◆ Saved data entries:
^^^^^^^^

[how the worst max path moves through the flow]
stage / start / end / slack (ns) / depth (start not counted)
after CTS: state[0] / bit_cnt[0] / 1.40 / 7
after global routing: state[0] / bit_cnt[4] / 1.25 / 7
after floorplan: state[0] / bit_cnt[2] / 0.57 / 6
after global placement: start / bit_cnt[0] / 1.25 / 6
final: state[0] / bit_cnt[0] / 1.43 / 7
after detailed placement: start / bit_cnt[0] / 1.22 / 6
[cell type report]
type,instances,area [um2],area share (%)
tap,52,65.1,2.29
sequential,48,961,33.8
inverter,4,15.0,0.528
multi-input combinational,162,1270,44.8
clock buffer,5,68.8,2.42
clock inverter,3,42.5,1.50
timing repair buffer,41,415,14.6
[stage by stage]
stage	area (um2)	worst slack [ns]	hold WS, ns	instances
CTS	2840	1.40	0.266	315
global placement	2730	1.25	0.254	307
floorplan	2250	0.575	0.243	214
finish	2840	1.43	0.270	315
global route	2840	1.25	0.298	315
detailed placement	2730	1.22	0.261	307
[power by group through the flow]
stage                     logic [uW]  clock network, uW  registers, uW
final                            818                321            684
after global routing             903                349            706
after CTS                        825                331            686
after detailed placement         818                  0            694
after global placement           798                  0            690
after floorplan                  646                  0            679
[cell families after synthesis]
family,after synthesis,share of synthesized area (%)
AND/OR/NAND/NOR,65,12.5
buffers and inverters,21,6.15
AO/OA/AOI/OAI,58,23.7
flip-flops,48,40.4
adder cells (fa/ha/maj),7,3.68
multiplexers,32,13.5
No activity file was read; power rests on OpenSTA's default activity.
## src/rtl/and_in_pkg.sv

```systemverilog
// Shared definitions for the AND-gate input debouncer: FSM encoding and
// default stable-cycle counts for simulation and board builds.
package and_in_pkg;

    typedef enum logic [1:0] {
        ST_LOW   = 2'd0,
        ST_ARM_H = 2'd1,
        ST_HIGH  = 2'd2,
        ST_ARM_L = 2'd3
    } state_t;

    localparam int STABLE_CYCLES_SIM   = 16;
    localparam int STABLE_CYCLES_BOARD = 500000;

    // Debounced level implied by a state: HIGH and ARM_L both present 1.
    function automatic logic level_of(input state_t s);
        return (s == ST_HIGH) || (s == ST_ARM_L);
    endfunction

endpackage

```

## src/rtl/debounce_ch.sv

```systemverilog
// One debounce channel: 2-flop synchronizer, 4-state FSM and run-length counter.
// Optional edge pulses (rise/fall) are built when DEBOUNCE_PULSE_EN is defined.
module debounce_ch
    import and_in_pkg::*;
#(
    parameter int STABLE_CYCLES = STABLE_CYCLES_SIM
) (
    input  logic clk,
    input  logic rst_n,
    input  logic raw,
    output logic level
`ifdef DEBOUNCE_PULSE_EN
    ,
    output logic rise,
    output logic fall
`endif
);

    localparam int CNT_W = $clog2(STABLE_CYCLES);
    localparam logic [CNT_W-1:0] CNT_LAST = CNT_W'(STABLE_CYCLES - 1);
    localparam logic [CNT_W-1:0] CNT_ONE  = CNT_W'(1);

    logic             s1_reg;
    logic             s2_reg;
    state_t           state_reg;
    state_t           state_next;
    logic [CNT_W-1:0] cnt_reg;
    logic [CNT_W-1:0] cnt_next;

    always_ff @(posedge clk or negedge rst_n) begin
        if (!rst_n) begin
            s1_reg    <= 1'b0;
            s2_reg    <= 1'b0;
            state_reg <= ST_LOW;
            cnt_reg   <= '0;
        end else begin
            s1_reg    <= raw;
            s2_reg    <= s1_reg;
            state_reg <= state_next;
            cnt_reg   <= cnt_next;
        end
    end

    // The edge that moves an idle state into ARM_* is itself the first
    // counting edge, so the count starts at 1 there.
    always_comb begin
        state_next = state_reg;
        cnt_next   = cnt_reg;
        case (state_reg)
            ST_LOW: begin
                cnt_next = '0;
                if (s2_reg) begin
                    state_next = ST_ARM_H;
                    cnt_next   = CNT_ONE;
                end
            end
            ST_ARM_H: begin
                if (!s2_reg) begin
                    state_next = ST_LOW;
                    cnt_next   = '0;
                end else if (cnt_reg == CNT_LAST) begin
                    state_next = ST_HIGH;
                    cnt_next   = '0;
                end else begin
                    cnt_next = cnt_reg + CNT_ONE;
                end
            end
            ST_HIGH: begin
                cnt_next = '0;
                if (!s2_reg) begin
                    state_next = ST_ARM_L;
                    cnt_next   = CNT_ONE;
                end
            end
            ST_ARM_L: begin
                if (s2_reg) begin
                    state_next = ST_HIGH;
                    cnt_next   = '0;
                end else if (cnt_reg == CNT_LAST) begin
                    state_next = ST_LOW;
                    cnt_next   = '0;
                end else begin
                    cnt_next = cnt_reg + CNT_ONE;
                end
            end
            default: begin
                state_next = ST_LOW;
                cnt_next   = '0;
            end
        endcase
    end

    assign level = level_of(state_reg);

`ifdef DEBOUNCE_PULSE_EN
    // Pulses are registered from the upcoming level against the current one,
    // so they rise on the same edge as the level change and last one cycle.
    logic level_next;
    logic rise_reg;
    logic fall_reg;

    assign level_next = level_of(state_next);

    always_ff @(posedge clk or negedge rst_n) begin
        if (!rst_n) begin
            rise_reg <= 1'b0;
            fall_reg <= 1'b0;
        end else begin
            rise_reg <= level_next & ~level;
            fall_reg <= ~level_next & level;
        end
    end

    assign rise = rise_reg;
    assign fall = fall_reg;
`endif

endmodule

```

## src/rtl/and_in_debounce.sv

```systemverilog
// Two independent debounce channels feeding the AND-gate inputs a0/a1.
// Define DEBOUNCE_PULSE_EN to add the *_rise/*_fall pulse ports.
module and_in_debounce
    import and_in_pkg::*;
#(
    parameter int STABLE_CYCLES = STABLE_CYCLES_SIM
) (
    input  logic clk,
    input  logic rst_n,
    input  logic sw0_raw,
    input  logic sw1_raw,
    output logic a0,
    output logic a1
`ifdef DEBOUNCE_PULSE_EN
    ,
    output logic a0_rise,
    output logic a1_rise,
    output logic a0_fall,
    output logic a1_fall
`endif
);

    debounce_ch #(
        .STABLE_CYCLES(STABLE_CYCLES)
    ) u_ch0 (
        .clk   (clk),
        .rst_n (rst_n),
        .raw   (sw0_raw),
        .level (a0)
`ifdef DEBOUNCE_PULSE_EN
        ,
        .rise  (a0_rise),
        .fall  (a0_fall)
`endif
    );

    debounce_ch #(
        .STABLE_CYCLES(STABLE_CYCLES)
    ) u_ch1 (
        .clk   (clk),
        .rst_n (rst_n),
        .raw   (sw1_raw),
        .level (a1)
`ifdef DEBOUNCE_PULSE_EN
        ,
        .rise  (a1_rise),
        .fall  (a1_fall)
`endif
    );

endmodule
```

## config.mk

```make
export PLATFORM = sky130hd
export DESIGN_NAME = and_in_debounce
export DESIGN_NICKNAME = d
export VERILOG_FILES = /design/src/rtl/and_in_pkg.sv /design/src/rtl/debounce_ch.sv /design/src/rtl/and_in_debounce.sv
export SDC_FILE = /design/constraint.sdc
export NUM_CORES = 1
export LEC_CHECK = 0
export BUFFER_PORTS_ARGS = -buffer_cell sky130_fd_sc_hd__buf_2
export CAP_MARGIN = 5
export CELL_PAD_IN_SITES_DETAIL_PLACEMENT = 0
export CELL_PAD_IN_SITES_GLOBAL_PLACEMENT = 1
export CORE_AREA = 2 2 41 43
export DETAILED_ROUTE_END_ITERATION = 10
export DIE_AREA = 0 0 43 45
export PLACE_DENSITY = 0.78
export SYNTH_ARGS = -nofsm -noshare
export SYNTH_HDL_FRONTEND = slang
export SYNTH_SLANG_ARGS = --single-unit
```

## constraint.sdc

```tcl
create_clock -name clk -period 1.5 [get_ports clk]
set_clock_uncertainty 0.15 [all_clocks]
set_input_delay 0.15 -clock clk [delete_from_list [all_inputs] [get_ports clk]]
set_output_delay 0.15 -clock clk [all_outputs]
set_load 0.01 [all_outputs]
```

# Word level (Yosys, flattened, before mapping)
# Cells that the tools add are included.
# W data, S select, Z words.
# classes
bitwise,0
n_shift,0
magnitude_cmp,0
n_mux,26
eq_ne,16
n_addsub,2
n_mul,0
n_div,0
n_reduce_logical,6
# op_table
operator,count
$pmux W4 S4,2
$mux W2,12
$mux W4,6
$pmux W2 S4,2
$add A4 B1 Y4 const B,2
$eq A2 B2 Y1 const B,4
$eq A4 B4 Y1 const B,2
$reduce_and A4 Y1,2
$ne A3 B1 Y1 const B,2
$ne A3 B3 Y1 const B,2
$eq A2 B1 Y1 const B,2
$logic_not A2 Y1,2
$mux W1,4
$ne A2 B1 Y1 const B,2
$ne A2 B2 Y1 const B,2
$logic_or A1 B1 Y1,2
# totals
reg_bits,16
mem_count,0
latch_bits,0
input_bits,4
ram_bits,0
out_inout_bits,2
rom_bits,0

# Logic depth before layout (Yosys ltp)
# Gate-level depths: netlist (run 1).
# logic_depth
ltp_word,4
ltp_mapped,4
depth_no_buf,4

# Cells and area by module
# Synthesis (run 1) repeated with hierarchy kept, for this count alone.
# unflattened
hier_cells,48
area_unflattened_um2,633.1
# modules_own_cells
mod,seq_area_each_um2,cells_per_inst,area_each_um2,n_inst
debounce_ch,200.2,24,316.6,2

# Worst setup path after synthesis (run 1)
# No wires, ideal clock.
# synth_timing
path_kind,register to register
startpoint,register u_ch0.cnt_reg[0]
endpoint,register (tool-made name)
required_ps,1225
path_buffers,0
synth_period_minus_slack_ps,1398
stages_incl_launch_ff,5
slack_ps,102
setup_time_ps,125
arrival_ps,1123
path_cell_list,dfrtp_1 ha_1 and3_4 nand2_2 mux2_4
# synth_rtl
item,line_no,source
start: declaration,debounce_ch.sv:27,logic [CNT_W-1:0] cnt_reg;
start signal: assignment,debounce_ch.sv:40,cnt_reg <= cnt_next;

==> impl_metrics.toml, run 1 <==
[die]
rows = 14
num_io_pins = 6
initial_core_util = 0.425
dieWidth_um = 43
design.core.area_um2 = 1470
die_y_um = 45
die_area_um2 = 1940

[yosys]
synth_fp_nets = 53
yosys_warnings = 0
syn_area_um2 = 626
ys_seq_area_frac = 0.640
async_flop_share = 1.00
avgSynthCellArea_um2 = 13.3
synth_edf_count = 0
synth_seq_cells = 16
ys_types = 22
synthFlopType = "dfrtp_1"
syn_inst = 47

[clock_tree]
cts_tree = "built"
insertion_delay_ns = 0.27
ctsRootBufferMaster = "clkbuf_4"
cts_max_path_buffers = 2
ctsResizeCount = 0
post_cts_buffers = 0
htreeDepth = 1
cts_buffers = 3
clock-sinks = 16
clk_pin_slew_ns = 0.08

[setup_path]
path_cells = "ha_1 -> and3_4 -> nand2_2 -> mux2_4"
critPathMaxFanout = 4
cpPeakStageDelay_ns = 0.41
worstPathArrival_ns = 1.46
worst-setup-path-type = "reg -> reg"
critPathLaunchType = "flop"
crit_required_ns = 1.51
crit_buf_inv = 0
worstSetupEndpointType = "flop"
critPathSlowestCell = "dfrtp_1"
crit_family = "flip-flops"

[timing]
finalWorstSetupSlack_ns = 0.0509
finalHoldViolations = 0
fmax_mhz = 690
setup_tns_ns = 0
fin_crit_sh = 0.966
grt_setup_unrepaired = "no"
drv_slew = 0
tightestPinTransition_ns = 0.336
setup_viol = 0
min_period_ns = 1.45
maxSlewHeadroom = 0.776

[drt]
wl_um = 801
antenna_left = 0
via_count = 357
viasPerCell = 4.96
dr.pass1.iters = 2
wl_per_cell_um = 11.1
drt-initial-drc-count = 11
drc_errors = 0

[run]
max_cap_violations = 0

[finish]
syn_to_final_growth_pct = 14.4
drive_gt1_frac = 0.214
antenna_cells = 0
fillers = 141
nets = 64
postLayoutCoreUtil = 0.486

[global_route]
grt_antenna_before_repair = 0
grt_pass1_wl_um = 1410
track_usage = 0.105
grt_max_degree = 17
grt_overflow = 0
grt_pass1_vias = 339

[place]
gp_congestion = 0.723
pre_cts_slack_ns = 0.0668
io_buffers = 5

[power]
irDropWorstVdd_uv = 622
p_leak_nw = 0.351
powerDensity_nw_per_um2 = 988
finalPower_mw = 0.707

[run_status]
status = "finished clean"

[worst_hold_path]
hold_class = "in -> async"
[Yosys cell counts (all sizes together), types with 2 or more instances]
| library cell | instances | area [um2] |
|---|---|---|
| and3 | 3 | 23.8 |
| xnor2 | 3 | 26.3 |
| mux2 | 2 | 26.3 |
| nand2 | 3 | 13.8 |
| nor2 | 3 | 11.3 |
| xor2 | 3 | 26.3 |
| ha | 2 | 25.0 |
| clkbuf | 2 | 7.51 |
| dfrtp | 16 | 400 |
[stage by stage]
stage	instance area (um2)	std cells	hold WS, ns
detailed placement	663	66	-0.0763
CTS	716	72	0.154
floorplan	626	47	-0.296
global route	716	72	0.169
finish	716	72	0.149
global placement	663	66	-0.0740
[layout make-up]
type                    instances  area (um2)  share of cell area
well taps                      16        20.0              0.0280
repair buffers                  8        55.1              0.0769
flip-flops and latches         16         400               0.559
multi-input cells              29         218               0.304
clock buffers                   3        22.5              0.0315
[cell families after synthesis]
kind of cell | synth area share
simple gates | 0.114
mux | 0.0420
xor+xnor | 0.0840
fa+ha+maj | 0.0400
compound gates | 0.0680
flops | 0.640
buf+inv | 0.0120
[layout by cell type (no fill, tap or decap), types with 2 or more instances in the layout]
cell	netlist	routed
and3_1	2	2
xor2_1	3	3
xnor2_1	3	3
ha_1	2	2
clkbuf_4	0	3
dlygate4sd3_1	0	3
buf_2	0	5
dfrtp_1	16	16
nor2_1	3	3
nand2_1	2	2
[layer usage]
layer	GRT usage	share of wire	routed length, um
met4	0.0909	0.012	10
met2	0.142	0.44	352
met5	0	0	0
met1	0.134	0.52	415
met3	0.0360	0.029	23
[power by group]
part	switching [mW]	leakage, nW	internal, mW	total, mW
clock network	0.117	0.0138	0.0929	0.210
logic	0.0186	0.133	0.0194	0.0380
registers	0.0124	0.205	0.446	0.459
[final timing paths]
path | cells past startpoint | endpoint | slack (ns) | from
setup / recovery | 4 | flop | 0.05 | u_ch0.cnt_reg[0]$_DFF_PN0_
hold / removal | 2 | async pin | 0.15 | rst_n
setup reg to reg | 4 | flop | 0.05 | u_ch0.cnt_reg[0]$_DFF_PN0_
hold reg to reg | 0 | u_ch1.s2_reg$_DFF_PN0_ | 0.21 | u_ch1.s1_reg$_DFF_PN0_
max in group asynchronous | 2 | u_ch0.cnt_reg[0]$_DFF_PN0_ | 0.80 | rst_n
min in group clk | 0 | u_ch1.s2_reg$_DFF_PN0_ | 0.21 | u_ch1.s1_reg$_DFF_PN0_
[repair_timing]
action / in CTS / in global routing
hold endpoints to repair: 18 / 0
hold buffers: 3 / 0
setup endpoints to repair: 0 / 0
Power figures use the tool's default switching activity.
==> inputs of run 2 (changes only) <==
==> constraint.sdc (replaced) <==
create_clock -name clk -period 1.4 [get_ports clk]
set_clock_uncertainty 0.15 [all_clocks]
set_input_delay 0.14 -clock clk [delete_from_list [all_inputs] [get_ports clk]]
set_output_delay 0.14 -clock clk [all_outputs]
set_load 0.01 [all_outputs]
==> impl_metrics.toml, run 2 (synthesized netlist as in run 1, its figures left out) <==
[finish]
layout.cells.most_common_list = "dfrtp_1 (16), buf_2 (5), buf_4 (5)"
postLayoutCellArea_um2 = 783
final_common_cell = "dfrtp_1"
antenna_cells = 0
nets = 70
drive_gt1_frac = 0.333
fillers = 141
postLayoutCoreUtil = 0.532
syn_to_final_growth_pct = 25.2

[clock_tree]
htreeDepth = 1
clk_pin_slew_ns = 0.09
ctsRootBufferMaster = "clkbuf_4"
clock-sinks = 16
cts_buffers = 3
cts_tree = "built"
cts_max_path_buffers = 2
insertion_delay_ns = 0.28

[setup_path]
crit_family = "flip-flops"
path_cells = "ha_2 -> and3_4 -> buf_6 -> o21a_1 -> nor2_1"
crit_required_ns = 1.47
cpPeakStageDelay_ns = 0.39
critPathLaunch = "u_ch0.cnt_reg[1]$_DFF_PN0_"
crit_buf_inv = 1
worst-setup-path-type = "reg -> reg"
critPathMaxFanout = 3
worstPathArrival_ns = 1.44
worstSetupEndpointType = "flop"
rrSetupSlack_ns = 0.03
critPathSlowestCell = "dfrtp_1"
critPathLaunchType = "flop"
r2r-start = "u_ch0.cnt_reg[1]$_DFF_PN0_"

[timing]
maxSlewHeadroom = 0.769
fmax_mhz = 730
min_period_ns = 1.37
tightestPinTransition_ns = 0.346
fin_crit_sh = 0.979
setup_tns_ns = 0
setup_viol = 0
finalHoldViolations = 0
grt_setup_unrepaired = "yes"
drv_slew = 0

[global_route]
grt_pass1_vias = 397
grt_antenna_before_repair = 0
grt_overflow = 0
track_usage = 0.134
grt_max_degree = 17
grt_pass1_wl_um = 1750

[die]
rows = 14
dieWidth_um = 43
design.core.area_um2 = 1470
initial_core_util = 0.425
die_y_um = 45
die_area_um2 = 1940
num_io_pins = 6

[drt]
wl_um = 934
via_count = 384
viasPerCell = 4.86
dr.pass1.iters = 1
wl_per_cell_um = 11.8
drt-initial-drc-count = 0
drc_errors = 0
antenna_left = 0

[place]
place_hpwl_um = 641
io_buffers = 5
placed_area_um2 = 693
gp_congestion = 0.720

[power]
p_leak_nw = 0.386
powerDensity_nw_per_um2 = 1080
irDropWorstVdd_uv = 878

[run_status]
status = "finished clean"

[worst_hold_path]
hold_class = "in -> async"

[run]
max_cap_violations = 0
run 2: cell types whose count changed in the layout (fill, tap and decap cells not counted), sizes merged:
cell | before | now
clkbuf | 3 | 4
buf | 5 | 11
run 2: power by group:
part,switching (mW),leakage [nW],internal [mW]
registers,0.0120,0.205,0.478
clock network,0.144,0.0210,0.158
logic,0.0240,0.160,0.0290
run 2: per-stage QoR:
step                hold slack (ns)  setup WS [ns]  std cells  power, mW
floorplan                    -0.306        0.00219         47      0.517
global placement            -0.0827         0.0373         70      0.542
detailed placement          -0.0856         0.0210         70      0.543
CTS                           0.132        0.00799         77      0.855
global route                  0.182        -0.0515         79      0.893
finish                        0.134         0.0292         79      0.845
run 2: worst paths after layout:
path                                               to  cells after the start
setup / recovery           u_ch0.cnt_reg[0]$_DFF_PN0_                      5
hold / removal                 u_ch1.s1_reg$_DFF_PN0_                      2
setup reg to reg           u_ch0.cnt_reg[0]$_DFF_PN0_                      5
hold reg to reg                u_ch0.s2_reg$_DFF_PN0_                      0
max in group asynchronous  u_ch0.cnt_reg[2]$_DFF_PN0_                      2
min in group clk               u_ch0.s2_reg$_DFF_PN0_                      0
run 2: repair_timing:
action	4_1_cts	5_1_grt
setup buffers	0	2
gates resized for setup	0	3
endpoints found under the setup margin	0	3
hold buffers	3	0
hold endpoints to repair	18	0
run 2: final cells by class:
| class | instances | area, um2 | area share |
|---|---|---|---|
| Clock buffer | 4 | 36.3 | 0.0463 |
| Multi-Input combinational cell | 29 | 223 | 0.284 |
| Sequential cell | 16 | 400 | 0.511 |
| Tap cell | 16 | 20.0 | 0.0256 |
| Timing Repair Buffer | 14 | 104 | 0.133 |
run 2: routing by layer:
| metal | global-route usage | part of all wire | vias to the layer above | routed length [um] |
|---|---|---|---|---|
| met2 | 0.185 | 0.41 | 6 | 386 |
| met3 | 0.0360 | 0.024 | 4 | 22 |
| met1 | 0.177 | 0.53 | 183 | 493 |
| met5 | 0 | 0 | - | 0 |
| met4 | 0.109 | 0.033 | 0 | 31 |
| li1 | - | - | 191 | - |
run 2: worst reg2reg max path, stage by stage (launching register included):
cell,delay (ns)
dfrtp_1,0.39
ha_2,0.19
and3_4,0.18
buf_6,0.11
o21a_1,0.18
nor2_1,0.10
==> inputs of run 3 (changes only) <==
--- a/config.mk
+++ b/config.mk
@@ -5,14 +5,15 @@
 export SDC_FILE = /design/constraint.sdc
 export NUM_CORES = 1
 export LEC_CHECK = 0
+export ABC_AREA = 1
 export BUFFER_PORTS_ARGS = -buffer_cell sky130_fd_sc_hd__buf_2
 export CAP_MARGIN = 5
 export CELL_PAD_IN_SITES_DETAIL_PLACEMENT = 0
 export CELL_PAD_IN_SITES_GLOBAL_PLACEMENT = 1
-export CORE_AREA = 2 2 41 43
+export CORE_AREA = 2 2 44 46
 export DETAILED_ROUTE_END_ITERATION = 10
-export DIE_AREA = 0 0 43 45
-export PLACE_DENSITY = 0.78
+export DIE_AREA = 0 0 46 48
+export PLACE_DENSITY = 0.77
 export SYNTH_ARGS = -nofsm -noshare
 export SYNTH_HDL_FRONTEND = slang
 export SYNTH_SLANG_ARGS = --single-unit
==> impl_metrics.toml, run 3 <==
[timing]
setup_viol = 0
fin_crit_sh = 0.870
finalWorstSetupSlack_ns = 0.182
finalHoldViolations = 0
tightestPinTransition_ns = 0.341
fmax_mhz = 821
grt_setup_unrepaired = "no"
maxSlewHeadroom = 0.773
min_period_ns = 1.22
drv_slew = 0
setup_tns_ns = 0

[finish]
layout.cells.most_common_list = "dfrtp_1 (16), nand2_1 (15), inv_1 (11), nor2_1 (11)"
syn_to_final_growth_pct = 15.8
drive_gt1_frac = 0.134
fillers = 174
antenna_cells = 0
final_common_cell = "dfrtp_1"
nets = 89

[place]
pre_cts_slack_ns = 0.189
gp_congestion = 0.676
place_hpwl_um = 718
io_buffers = 5

[yosys]
ys_seq_area_frac = 0.604
syn_area_um2 = 663
avgSynthCellArea_um2 = 9.21
netlist_top_cells_area = "dfrtp_1 (60%), nand2_1 (8.5%), inv_1 (6.2%)"
synth_seq_cells = 16
ys_types = 13
async_flop_share = 1.00
yosysTopAreaCell = "dfrtp_1"
syn_inst = 72
synth_fp_nets = 78
synth_edf_count = 0
synthFlopType = "dfrtp_1"
synthTopCellsByCount = "dfrtp_1 (16), nand2_1 (15), inv_1 (11), nor2_1 (11), nand3_1 (5)"
synth_top_area_frac = 0.604
synth.most_common_cell = "dfrtp_1"
yosys_warnings = 0

[setup_path]
critPathLaunchType = "flop"
crit_required_ns = 1.41
worst-setup-path-type = "reg -> reg"
worstPathArrival_ns = 1.23
critPathMaxFanout = 4
worstSetupEndpointType = "flop"

[clock_tree]
cts_max_path_buffers = 2
htreeDepth = 1
cts_tree = "built"
clock-sinks = 16
cts_buffers = 3
insertion_delay_ns = 0.27
ctsRootBufferMaster = "clkbuf_4"
post_cts_buffers = 0
clk_pin_slew_ns = 0.09

[run]
max_cap_violations = 0

[drt]
drt-initial-drc-count = 6
wl_per_cell_um = 9.74
antenna_left = 0
via_count = 444
drc_errors = 0
dr.pass1.iters = 3
viasPerCell = 4.48
wl_um = 964

[die]
initial_core_util = 0.393
rows = 15
num_io_pins = 6
design.core.area_um2 = 1690
dieWidth_um = 46
die_y_um = 48
die_area_um2 = 2210

[global_route]
grt_overflow = 0
busiest_layer = "met2"
grt_pass1_vias = 423
use_met3 = 0.0340
track_usage = 0.116
grt_pass1_wl_um = 1730
use_met2 = 0.172
grt_antenna_before_repair = 0
gr-usage-met1 = 0.150
grt_max_degree = 17

[power]
finalPower_mw = 0.824
powerDensity_nw_per_um2 = 1070
irDropWorstVdd_uv = 676
p_leak_nw = 0.389

[worst_hold_path]
hold_class = "in -> async"

[run_status]
status = "finished clean"
[run 3: cell types whose count changed after synthesis, moves of 2 or more]
| cell | before | now |
|---|---|---|
| nand3_1 | 1 | 5 |
| inv_1 | 0 | 11 |
| o21ai_0 | 0 | 2 |
| nor2_1 | 3 | 11 |
| xor2_1 | 3 | 0 |
| nand2_1 | 2 | 15 |
| and3_1 | 2 | 0 |
[run 3: layer usage]
layer / vias to the layer above / share of wire
met1: 198 / 0.49
met5: - / 0
met2: 4 / 0.46
met3: 2 / 0.030
li1: 240 / -
met4: 0 / 0.015
[run 3: cell type report]
type,count,area (um2),share of cell area
inverter,11,41.3,0.0537
timing repair buffer,8,55.1,0.0717
sequential,16,400,0.521
multi-input combinational,43,214,0.279
tap,17,21.3,0.0277
clock buffer,4,36.3,0.0472
[run 3: through the flow]
| step | cells | instance area [um2] | hold slack, ns | util |
|---|---|---|---|---|
| floorplan | 72 | 663 | -0.306 | - |
| global placement | 92 | 702 | -0.0823 | 0.416 |
| detailed placement | 92 | 702 | -0.0817 | 0.416 |
| CTS | 99 | 768 | 0.143 | 0.455 |
| global route | 99 | 768 | 0.198 | 0.455 |
| finish | 99 | 768 | 0.160 | 0.455 |
[run 3: worst paths after layout]
path / endpoint / cells past startpoint / slack (ns) / start
max: flop / 4 / 0.18 / u_ch0.cnt_reg[0]$_DFF_PN0_
min: u_ch1.s1_reg$_DFF_PN0_ / 2 / 0.16 / rst_n
max reg2reg: flop / 4 / 0.18 / u_ch0.cnt_reg[0]$_DFF_PN0_
min reg2reg: u_ch1.s2_reg$_DFF_PN0_ / 0 / 0.21 / u_ch1.s1_reg$_DFF_PN0_
max in group asynchronous: u_ch0.cnt_reg[1]$_DFF_PN0_ / 2 / 0.69 / rst_n
min in group clk: u_ch1.s2_reg$_DFF_PN0_ / 0 / 0.21 / u_ch1.s1_reg$_DFF_PN0_
[run 3: kinds of logic (layout without fill, tap and decap cells)]
group | Yosys count | in the layout | synth area share
xor+xnor | 2 | 2 | 0.0264
simple gates | 35 | 35 | 0.228
buf+inv | 13 | 23 | 0.0736
fa+ha+maj | 2 | 2 | 0.0377
compound gates | 4 | 4 | 0.0302
flops | 16 | 16 | 0.604
[run 3: what timing repair did]
item,4_1_cts,5_1_grt
hold endpoints to repair,18,0
setup endpoints to repair,0,0
hold buffers,3,0
gates resized for setup,0,0
[run 3: report_power, final]
group          switching, mW  internal [mW]  leakage [nW]
sequential            0.0128          0.478         0.205
combinational         0.0260         0.0200         0.162
clock                  0.129          0.158        0.0210
[run 3: worst max-delay path, cell delays in order (launching register included)]
cell	delay, ns
dfrtp_1	0.41
ha_1	0.22
nand3_2	0.11
nor2_2	0.14
o21ai_0	0.09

^^^^^^^^

◆ TASK PROMPT:
Each line of the data that includes the word "registers" counts once; report the total and nothing more.

◆ ANSWER TO THIS PROBLEM:
3